▶ To do: Look through the data below and return each line where "eRegWrite" appears.

☆ ☆ ☆ ☆ ☆ ☆ ☆

Source: an optimization exercise on an open RTL-to-GDS flow (aim: a short achievable clock period and few clock cycles). Production flows keep margins and buffers that such runs may drop. At most, simulation tests tie the RTL to the original design; equivalence was not proved. Power and IR drop assume default switching activity.

==> inputs of build 8 <==
==> flow/design.v (excerpt) <==
module mipsPipe (
	input  logic clk,
	input  logic reset,
	output logic [32-1:0] imemAddr,
	input  logic [32-1:0] imemData,
	output logic [32-1:0] dmemAddr,
	output logic [32-1:0] dmemWdata,
	output logic dmemWe,
	input  logic [32-1:0] dmemRdata
);
export LEC_CHECK = 0
export ABC_CLOCK_PERIOD_IN_PS = 2500
export CAP_MARGIN = 20
export CORE_MARGIN = 2
export CORE_UTILIZATION = 40
export SETUP_SLACK_MARGIN = 4.3
export SLEW_MARGIN = 20
create_clock -name core_clock -period 7.0 [get_ports {clk}]
run.sh (not shown) runs the stock make flow with config.mk's settings and CLKGATE_MAP_FILE= SYNTH_SCRIPT=/design/flow/synth_recipe.tcl, a recipe that flattens the netlist after the stock synthesis.
==> trial 50 (differences from build 8) <==
--- a/flow/design.v
+++ b/flow/design.v
@@ -208,12 +208,15 @@
 	logic [31:2] pc;
 	logic seqF;
 	logic dValid;
 	logic [31:0] dInstr;
 	logic [31:2] dPcPlus4;
-	logic [31:2] dBTarget;
+	logic [31:2] bTargetD;
+	logic [31:2] dPc;
+	logic dFetchedTaken;
 	logic dPred;
+	logic redirectD;
 	logic eRegWrite, eMemToReg, eMemWrite, eBranch;
 	logic eSub, eSelArith, eSelAnd, eSelOr, eSelSlt;
 	logic ePred;
 	logic [31:0] eA, eB, eOpBx;
 	logic [31:2] eRecover;
@@ -222,88 +225,95 @@
 	logic [31:0] mAlu, mWData;
 	logic [4:0] mWReg;
 	logic loadStall;
 	logic redirectE;
 	logic [31:0] aluE;
-	logic [31:2] pcPlus4F, pcMinus4F, jTargetF, bTargetF, seqNextF, fstTargetF;
-	logic jumpF, beqF, predF, fstHitF;
-	logic [31:0] immF;
+	logic [31:2] pcPlus4F, pcMinus4F, jTargetF, seqNextF, fstTargetF;
+	logic jumpF, fstHitF;
 	assign imemAddr = {pc, 2'b00};
 	assign jumpF = imemData[31:26] == 6'b000010;
-	assign beqF = imemData[31:26] == 6'b000100;
-	assign immF = {{16{imemData[15]}}, imemData[15:0]};
 	prefixAdd #(.W(30)) incF (.a(pc), .b(30'd0), .cin(1'b1), .s(pcPlus4F));
-	prefixAdd #(.W(30)) brAddF (.a(pc), .b(immF[29:0]), .cin(1'b1), .s(bTargetF));
 	prefixAdd #(.W(30)) decF (.a(pc), .b('1), .cin(1'b0), .s(pcMinus4F));
 	assign jTargetF = {pcPlus4F[31:28], imemData[25:0]};
-	assign predF = beqF && ((imemData[25:21] == imemData[20:16]) || imemData[15]);
 	logic fstValid [FST_N];
+	logic fstTaken [FST_N];
 	logic [31:2] fstKey [FST_N];
 	logic [31:2] fstTarget [FST_N];
 	logic [FST_LOG-1:0] fstPtr;
 	logic [FST_N-1:0] fstHitVec;
+	logic fstTakenF;
+	logic installFold, installTaken;
 	always_comb begin
 		fstTargetF = '0;
+		fstTakenF = 1'b0;
 		for (int i = 0; i < FST_N; i++) begin
 			fstHitVec[i] = fstValid[i] && fstKey[i] == pc;
 			fstTargetF = fstTargetF | ({30{fstHitVec[i]}} & fstTarget[i]);
+			fstTakenF = fstTakenF | (fstHitVec[i] & fstTaken[i]);
 		end
 	end
 	assign fstHitF = |fstHitVec;
 	assign seqNextF = fstHitF ? fstTargetF : pcPlus4F;
 	always_ff @(posedge clk) begin
 		if (reset) begin
 			pc <= '0;
 		end else if (redirectE) begin
 			pc <= eRecover;
 		end else if (!loadStall) begin
-			if (jumpF) begin
+			if (redirectD) begin
+				pc <= bTargetD;
+			end else if (jumpF) begin
 				pc <= jTargetF;
-			end else if (predF) begin
-				pc <= bTargetF;
 			end else begin
 				pc <= seqNextF;
 			end
 		end
 	end
 	always_ff @(posedge clk) begin
 		if (reset || redirectE) begin
 			seqF <= 1'b0;
 		end else if (!loadStall) begin
-			seqF <= !jumpF && !predF && !fstHitF;
+			seqF <= !redirectD && !jumpF && !fstHitF;
 		end
 	end
+	assign installFold = jumpF && seqF && !loadStall && !(dValid && dPred);
+	assign installTaken = redirectD && !redirectE;
 	always_ff @(posedge clk) begin
 		if (reset) begin
 			fstPtr <= '0;
 			for (int i = 0; i < FST_N; i++) begin
 				fstValid[i] <= 1'b0;
 			end
-		end else if (jumpF && seqF && !loadStall) begin
+		end else if (installFold || installTaken) begin
 			fstValid[fstPtr] <= 1'b1;
 			fstPtr <= fstPtr + 1'b1;
 		end
 	end
 	always_ff @(posedge clk) begin
-		if (jumpF && seqF && !loadStall) begin
+		if (installTaken) begin
+			fstKey[fstPtr] <= dPc;
+			fstTarget[fstPtr] <= bTargetD;
+			fstTaken[fstPtr] <= 1'b1;
+		end else if (installFold) begin
 			fstKey[fstPtr] <= pcMinus4F;
 			fstTarget[fstPtr] <= jTargetF;
+			fstTaken[fstPtr] <= 1'b0;
 		end
 	end
 	always_ff @(posedge clk) begin
 		if (reset || redirectE) begin
 			dValid <= 1'b0;
 		end else if (!loadStall) begin
-			dValid <= !jumpF;
+			dValid <= !jumpF && !redirectD;
 		end
 	end
 	always_ff @(posedge clk) begin
 		if (!loadStall) begin
 			dInstr <= imemData;
 			dPcPlus4 <= pcPlus4F;
-			dBTarget <= bTargetF;
-			dPred <= predF;
+			dPc <= pc;
+			dFetchedTaken <= fstTakenF;
 		end
 	end
 	logic [4:0] rsD, rtD, wRegD;
 	logic regWriteD, memToRegD, memWriteD, branchD, aluSrcD, subD;
 	logic selArithD, selAndD, selOrD, selSltD, usesRtD;
@@ -340,10 +350,13 @@
 	);
 	assign srcAD = (mRegWrite && mWReg == rsD) ? resultM : rfA;
 	assign srcBD = (mRegWrite && mWReg == rtD) ? resultM : rfB;
 	assign immD = {{16{dInstr[15]}}, dInstr[15:0]};
 	assign opBD = aluSrcD ? immD : (subD ? ~srcBD : srcBD);
+	prefixAdd #(.W(30)) brAddD (.a(dPcPlus4), .b(immD[29:0]), .cin(1'b0), .s(bTargetD));
+	assign dPred = branchD && ((rsD == rtD) || dInstr[15]);
+	assign redirectD = dPred && !dFetchedTaken && !loadStall;
 	assign fwdAE = eRegWrite && eWReg == rsD;
 	assign fwdBE = eRegWrite && eWReg == rtD;
 	assign loadStall = dValid && eMemToReg && ((eWReg == rsD) || (usesRtD && eWReg == rtD));
 	always_ff @(posedge clk) begin
 		if (reset || redirectE || loadStall) begin
@@ -364,11 +377,11 @@
 		eSelAnd <= selAndD;
 		eSelOr <= selOrD;
 		eSelSlt <= selSltD;
 		eWReg <= wRegD;
 		ePred <= dPred;
-		eRecover <= dPred ? dPcPlus4 : dBTarget;
+		eRecover <= dPred ? dPcPlus4 : bTargetD;
 		eA <= fwdAE ? aluE : srcAD;
 		eB <= fwdBE ? aluE : srcBD;
 		if (fwdBE && !aluSrcD) begin
 			eOpBx <= subD ? ~aluE : aluE;
 		end else begin
==> flow/config.mk (replaced) <==
export PLATFORM = sky130hd
export DESIGN_NAME = mipsPipe
export DESIGN_NICKNAME = mipsPipe
export VERILOG_FILES = /design/flow/design.v
export SDC_FILE = /design/flow/constraint.sdc
export NUM_CORES = 4
export LEC_CHECK = 0
export ABC_CLOCK_PERIOD_IN_PS = 2500
export CAP_MARGIN = 35
export CORE_MARGIN = 2
export CORE_UTILIZATION = 55
export SETUP_SLACK_MARGIN = 4.0
export SLEW_MARGIN = 35
==> build 24 (differences from build 8) <==
--- a/flow/design.v
+++ b/flow/design.v
@@ -147,52 +147,24 @@
 	assign usesRt = isR || isSw || isBeq;
 endmodule
 `timescale 1ns/10ps
 module aluUnit (
 	input  logic [32-1:0] a,
-	input  logic [32-1:0] bx,
+	input  logic [32-1:0] b,
 	input  logic sub,
 	input  logic selArith,
 	input  logic selAnd,
 	input  logic selOr,
 	input  logic selSlt,
 	output logic [32-1:0] y
 );
 	logic [32-1:0] sum;
 	logic lt;
-	prefixAdd #(.W(32)) adder (.a(a), .b(bx), .cin(sub), .s(sum));
-	assign lt = (a[31] == bx[31]) ? a[31] : sum[31];
-	assign y = ({32{selArith}} & sum) | ({32{selAnd}} & (a & bx)) |
-		({32{selOr}} & (a | bx)) | {31'd0, selSlt & lt};
-endmodule
-module prefixAdd #(
-	parameter int W = 30,
-	parameter int L = 5
-) (
-	input  logic [W-1:0] a,
-	input  logic [W-1:0] b,
-	input  logic cin,
-	output logic [W-1:0] s
-);
-	logic [W-1:0] p0;
-	logic [W-1:0] gl [L+1];
-	logic [W-1:0] pl [L+1];
-	assign p0 = a ^ b;
-	assign gl[0] = {a[W-1:1] & b[W-1:1], (a[0] & b[0]) | (p0[0] & cin)};
-	assign pl[0] = p0;
-	for (genvar k = 0; k < L; k++) begin : level
-		for (genvar i = 0; i < W; i++) begin : bitPos
-			if (i >= (1 << k)) begin : combine
-				assign gl[k+1][i] = gl[k][i] | (pl[k][i] & gl[k][i - (1 << k)]);
-				assign pl[k+1][i] = pl[k][i] & pl[k][i - (1 << k)];
-			end else begin : pass
-				assign gl[k+1][i] = gl[k][i];
-				assign pl[k+1][i] = pl[k][i];
-			end
-		end
-	end
-	assign s = p0 ^ {gl[L][W-2:0], cin};
+	assign sum = a + (sub ? ~b : b) + {31'd0, sub};
+	assign lt = (a[31] != b[31]) ? a[31] : sum[31];
+	assign y = ({32{selArith}} & sum) | ({32{selAnd}} & (a & b)) |
+		({32{selOr}} & (a | b)) | {31'd0, selSlt & lt};
 endmodule
 `timescale 1ns/10ps
 module mipsPipe (
 	input  logic clk,
 	input  logic reset,
@@ -201,94 +173,36 @@
 	output logic [32-1:0] dmemAddr,
 	output logic [32-1:0] dmemWdata,
 	output logic dmemWe,
 	input  logic [32-1:0] dmemRdata
 );
-	localparam int FST_LOG = 3;
-	localparam int FST_N = 1 << FST_LOG;
-	logic [31:2] pc;
-	logic seqF;
+	logic [31:0] pc;
+	logic [31:0] pcPlus4F;
+	logic jumpF;
 	logic dValid;
 	logic [31:0] dInstr;
-	logic [31:2] dPcPlus4;
-	logic [31:2] dBTarget;
-	logic dPred;
+	logic [31:0] dPcPlus4;
 	logic eRegWrite, eMemToReg, eMemWrite, eBranch;
-	logic eSub, eSelArith, eSelAnd, eSelOr, eSelSlt;
-	logic ePred;
-	logic [31:0] eA, eB, eOpBx;
-	logic [31:2] eRecover;
+	logic eAluSrc, eSub, eSelArith, eSelAnd, eSelOr, eSelSlt;
+	logic eFwdA, eFwdB;
+	logic [31:0] eA, eB, eImm, eBrTarget;
 	logic [4:0] eWReg;
 	logic mRegWrite, mMemToReg, mMemWrite;
 	logic [31:0] mAlu, mWData;
 	logic [4:0] mWReg;
 	logic loadStall;
 	logic redirectE;
-	logic [31:0] aluE;
-	logic [31:2] pcPlus4F, pcMinus4F, jTargetF, bTargetF, seqNextF, fstTargetF;
-	logic jumpF, beqF, predF, fstHitF;
-	logic [31:0] immF;
-	assign imemAddr = {pc, 2'b00};
+	assign imemAddr = pc;
+	assign pcPlus4F = pc + 32'd4;
 	assign jumpF = imemData[31:26] == 6'b000010;
-	assign beqF = imemData[31:26] == 6'b000100;
-	assign immF = {{16{imemData[15]}}, imemData[15:0]};
-	prefixAdd #(.W(30)) incF (.a(pc), .b(30'd0), .cin(1'b1), .s(pcPlus4F));
-	prefixAdd #(.W(30)) brAddF (.a(pc), .b(immF[29:0]), .cin(1'b1), .s(bTargetF));
-	prefixAdd #(.W(30)) decF (.a(pc), .b('1), .cin(1'b0), .s(pcMinus4F));
-	assign jTargetF = {pcPlus4F[31:28], imemData[25:0]};
-	assign predF = beqF && ((imemData[25:21] == imemData[20:16]) || imemData[15]);
-	logic fstValid [FST_N];
-	logic [31:2] fstKey [FST_N];
-	logic [31:2] fstTarget [FST_N];
-	logic [FST_LOG-1:0] fstPtr;
-	logic [FST_N-1:0] fstHitVec;
-	always_comb begin
-		fstTargetF = '0;
-		for (int i = 0; i < FST_N; i++) begin
-			fstHitVec[i] = fstValid[i] && fstKey[i] == pc;
-			fstTargetF = fstTargetF | ({30{fstHitVec[i]}} & fstTarget[i]);
-		end
-	end
-	assign fstHitF = |fstHitVec;
-	assign seqNextF = fstHitF ? fstTargetF : pcPlus4F;
 	always_ff @(posedge clk) begin
 		if (reset) begin
 			pc <= '0;
 		end else if (redirectE) begin
-			pc <= eRecover;
-		end else if (!loadStall) begin
-			if (jumpF) begin
-				pc <= jTargetF;
-			end else if (predF) begin
-				pc <= bTargetF;
-			end else begin
-				pc <= seqNextF;
-			end
-		end
-	end
-	always_ff @(posedge clk) begin
-		if (reset || redirectE) begin
-			seqF <= 1'b0;
+			pc <= eBrTarget;
 		end else if (!loadStall) begin
-			seqF <= !jumpF && !predF && !fstHitF;
-		end
-	end
-	always_ff @(posedge clk) begin
-		if (reset) begin
-			fstPtr <= '0;
-			for (int i = 0; i < FST_N; i++) begin
-				fstValid[i] <= 1'b0;
-			end
-		end else if (jumpF && seqF && !loadStall) begin
-			fstValid[fstPtr] <= 1'b1;
-			fstPtr <= fstPtr + 1'b1;
-		end
-	end
-	always_ff @(posedge clk) begin
-		if (jumpF && seqF && !loadStall) begin
-			fstKey[fstPtr] <= pcMinus4F;
-			fstTarget[fstPtr] <= jTargetF;
+			pc <= jumpF ? {pcPlus4F[31:28], imemData[25:0], 2'b00} : pcPlus4F;
 		end
 	end
 	always_ff @(posedge clk) begin
 		if (reset || redirectE) begin
 			dValid <= 1'b0;
@@ -298,19 +212,16 @@
 	end
 	always_ff @(posedge clk) begin
 		if (!loadStall) begin
 			dInstr <= imemData;
 			dPcPlus4 <= pcPlus4F;
-			dBTarget <= bTargetF;
-			dPred <= predF;
 		end
 	end
 	logic [4:0] rsD, rtD, wRegD;
 	logic regWriteD, memToRegD, memWriteD, branchD, aluSrcD, subD;
 	logic selArithD, selAndD, selOrD, selSltD, usesRtD;
-	logic [31:0] rfA, rfB, srcAD, srcBD, immD, resultM, opBD;
-	logic fwdAE, fwdBE;
+	logic [31:0] rfA, rfB, srcAD, srcBD, immD, resultM;
 	assign rsD = dInstr[25:21];
 	assign rtD = dInstr[20:16];
 	controlUnit ctl (
 		.instr(dInstr),
 		.valid(dValid),
@@ -339,14 +250,12 @@
 		.readDataB(rfB)
 	);
 	assign srcAD = (mRegWrite && mWReg == rsD) ? resultM : rfA;
 	assign srcBD = (mRegWrite && mWReg == rtD) ? resultM : rfB;
 	assign immD = {{16{dInstr[15]}}, dInstr[15:0]};
-	assign opBD = aluSrcD ? immD : (subD ? ~srcBD : srcBD);
-	assign fwdAE = eRegWrite && eWReg == rsD;
-	assign fwdBE = eRegWrite && eWReg == rtD;
-	assign loadStall = dValid && eMemToReg && ((eWReg == rsD) || (usesRtD && eWReg == rtD));
+	assign loadStall = dValid && eMemToReg &&
+		((eWReg == rsD) || (usesRtD && eWReg == rtD));
 	always_ff @(posedge clk) begin
 		if (reset || redirectE || loadStall) begin
 			eRegWrite <= 1'b0;
 			eMemToReg <= 1'b0;
 			eMemWrite <= 1'b0;
@@ -357,37 +266,39 @@
 			eMemWrite <= memWriteD;
 			eBranch <= branchD;
 		end
 	end
 	always_ff @(posedge clk) begin
+		eAluSrc <= aluSrcD;
 		eSub <= subD;
 		eSelArith <= selArithD;
 		eSelAnd <= selAndD;
 		eSelOr <= selOrD;
 		eSelSlt <= selSltD;
+		eFwdA <= eRegWrite && eWReg == rsD;
+		eFwdB <= eRegWrite && eWReg == rtD;
+		eA <= srcAD;
+		eB <= srcBD;
+		eImm <= immD;
+		eBrTarget <= dPcPlus4 + {immD[29:0], 2'b00};
 		eWReg <= wRegD;
-		ePred <= dPred;
-		eRecover <= dPred ? dPcPlus4 : dBTarget;
-		eA <= fwdAE ? aluE : srcAD;
-		eB <= fwdBE ? aluE : srcBD;
-		if (fwdBE && !aluSrcD) begin
-			eOpBx <= subD ? ~aluE : aluE;
-		end else begin
-			eOpBx <= opBD;
-		end
 	end
+	logic [31:0] aE, bE, opBE, aluE;
+	assign aE = eFwdA ? mAlu : eA;
+	assign bE = eFwdB ? mAlu : eB;
+	assign opBE = eAluSrc ? eImm : bE;
 	aluUnit alu (
-		.a(eA),
-		.bx(eOpBx),
+		.a(aE),
+		.b(opBE),
 		.sub(eSub),
 		.selArith(eSelArith),
 		.selAnd(eSelAnd),
 		.selOr(eSelOr),
 		.selSlt(eSelSlt),
 		.y(aluE)
 	);
-	assign redirectE = eBranch && ((eA == eB) != ePred);
+	assign redirectE = eBranch && (aE == bE);
 	always_ff @(posedge clk) begin
 		if (reset) begin
 			mRegWrite <= 1'b0;
 			mMemToReg <= 1'b0;
 			mMemWrite <= 1'b0;
@@ -397,11 +308,11 @@
 			mMemWrite <= eMemWrite;
 		end
 	end
 	always_ff @(posedge clk) begin
 		mAlu <= aluE;
-		mWData <= eB;
+		mWData <= bE;
 		mWReg <= eWReg;
 	end
 	assign dmemAddr = mAlu;
 	assign dmemWdata = mWData;
 	assign dmemWe = mMemWrite;
==> flow/config.mk (replaced) <==
export PLATFORM = sky130hd
export DESIGN_NAME = mipsPipe
export DESIGN_NICKNAME = mipsPipe
export VERILOG_FILES = /design/flow/design.v
export SDC_FILE = /design/flow/constraint.sdc
export NUM_CORES = 4
export LEC_CHECK = 0
export CAP_MARGIN = 20
export CORE_MARGIN = 2
export CORE_UTILIZATION = 40
export SLEW_MARGIN = 20
==> impl_results.md <==
- Status: timing/DRC/antenna clean
- Full die area: 157000 µm²
- Pint: 19.6 mW
- Met2 Use GR: 59.1%
- Footprint of the multi-input gates: 33500 µm²
- Clk tree area frac: 5.55%
- Clock Power Share: 37.3%
- Min Hold Slack: 360 ps
- Slew margin rel.: 28.1%
- Pwr Density: 246 nW/µm²
- Tapcells: 2030
- Clock Power: 9.89 mW
[end of results for trial 50]
==> impl_results.md <==
- Footprint of the multi-input gates: 32900 µm²
- Max Slew Vio Count: 3
- Clock Power: 10.6 mW
- Status: finished with violations
- Layout Check Fails: max-capacitance violations, max-slew violations
- Total of max-cap violations: 1
[end of results for build 8]
==> impl_results.md <==
- Slew margin rel.: 18.7%
- Tapcells: 2030
- Pwr Density: 278 nW/µm²
- Met2 Use GR: 36.2%
- Min Hold Slack: 350 ps
- Clock Power: 7.35 mW
- Status: timing/DRC/antenna clean
[end of results for build 24]
Testbench counts of build 8, summed over its fixed seeds: cycles 113,996.
For trial 50 and build 24, only the layout was checked, not whether the RTL still works.

afterwards: timing with drivers on the ports:
The flow's constraints put no driver on any port. The routed layouts listed below were extracted and timed again, unchanged, in two steps.
Step 1, drivers: a clkbuf_16 drives clk and a buf_2 each remaining input, both assumed.
Step 2 moves the port delays by t, midway between the first and last clock arrival at a register: inputs arrive t later, outputs are due t later. That takes back most of the time a late clock gives input paths.
Slacks: ideal ports / drivers / drivers and shift; pairs: ideal ports / drivers.
run | t (ns) | setup slack, ns | hold WS [ns] | worst data-port slew with drivers (ns) | pins driven straight from the clock port
build 8 | 0.946 | 2.927 / 2.927 / 2.067 | 0.352 / 0.352 / 0.352 | 0.09 | 1
trial 50 | 0.939 | 3.297 / 3.297 / 2.767 | 0.360 / 0.360 / 0.360 | 0.08 | 1
build 24 | 0.849 | 2.189 / 2.189 / 2.189 | 0.350 / 0.350 / 0.350 | 0.13 | 1
For build 8, which loses most, drivers alone change the setup slack by 0.000 ns; drivers and shift together by -0.860 ns.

☆ ☆ ☆ ☆ ☆ ☆ ☆

▶ Exercise solution:
 	logic eRegWrite, eMemToReg, eMemWrite, eBranch;
 	assign fwdAE = eRegWrite && eWReg == rsD;
 	assign fwdBE = eRegWrite && eWReg == rtD;
 	logic eRegWrite, eMemToReg, eMemWrite, eBranch;
-	assign fwdAE = eRegWrite && eWReg == rsD;
-	assign fwdBE = eRegWrite && eWReg == rtD;
 			eRegWrite <= 1'b0;
+		eFwdA <= eRegWrite && eWReg == rsD;
+		eFwdB <= eRegWrite && eWReg == rtD;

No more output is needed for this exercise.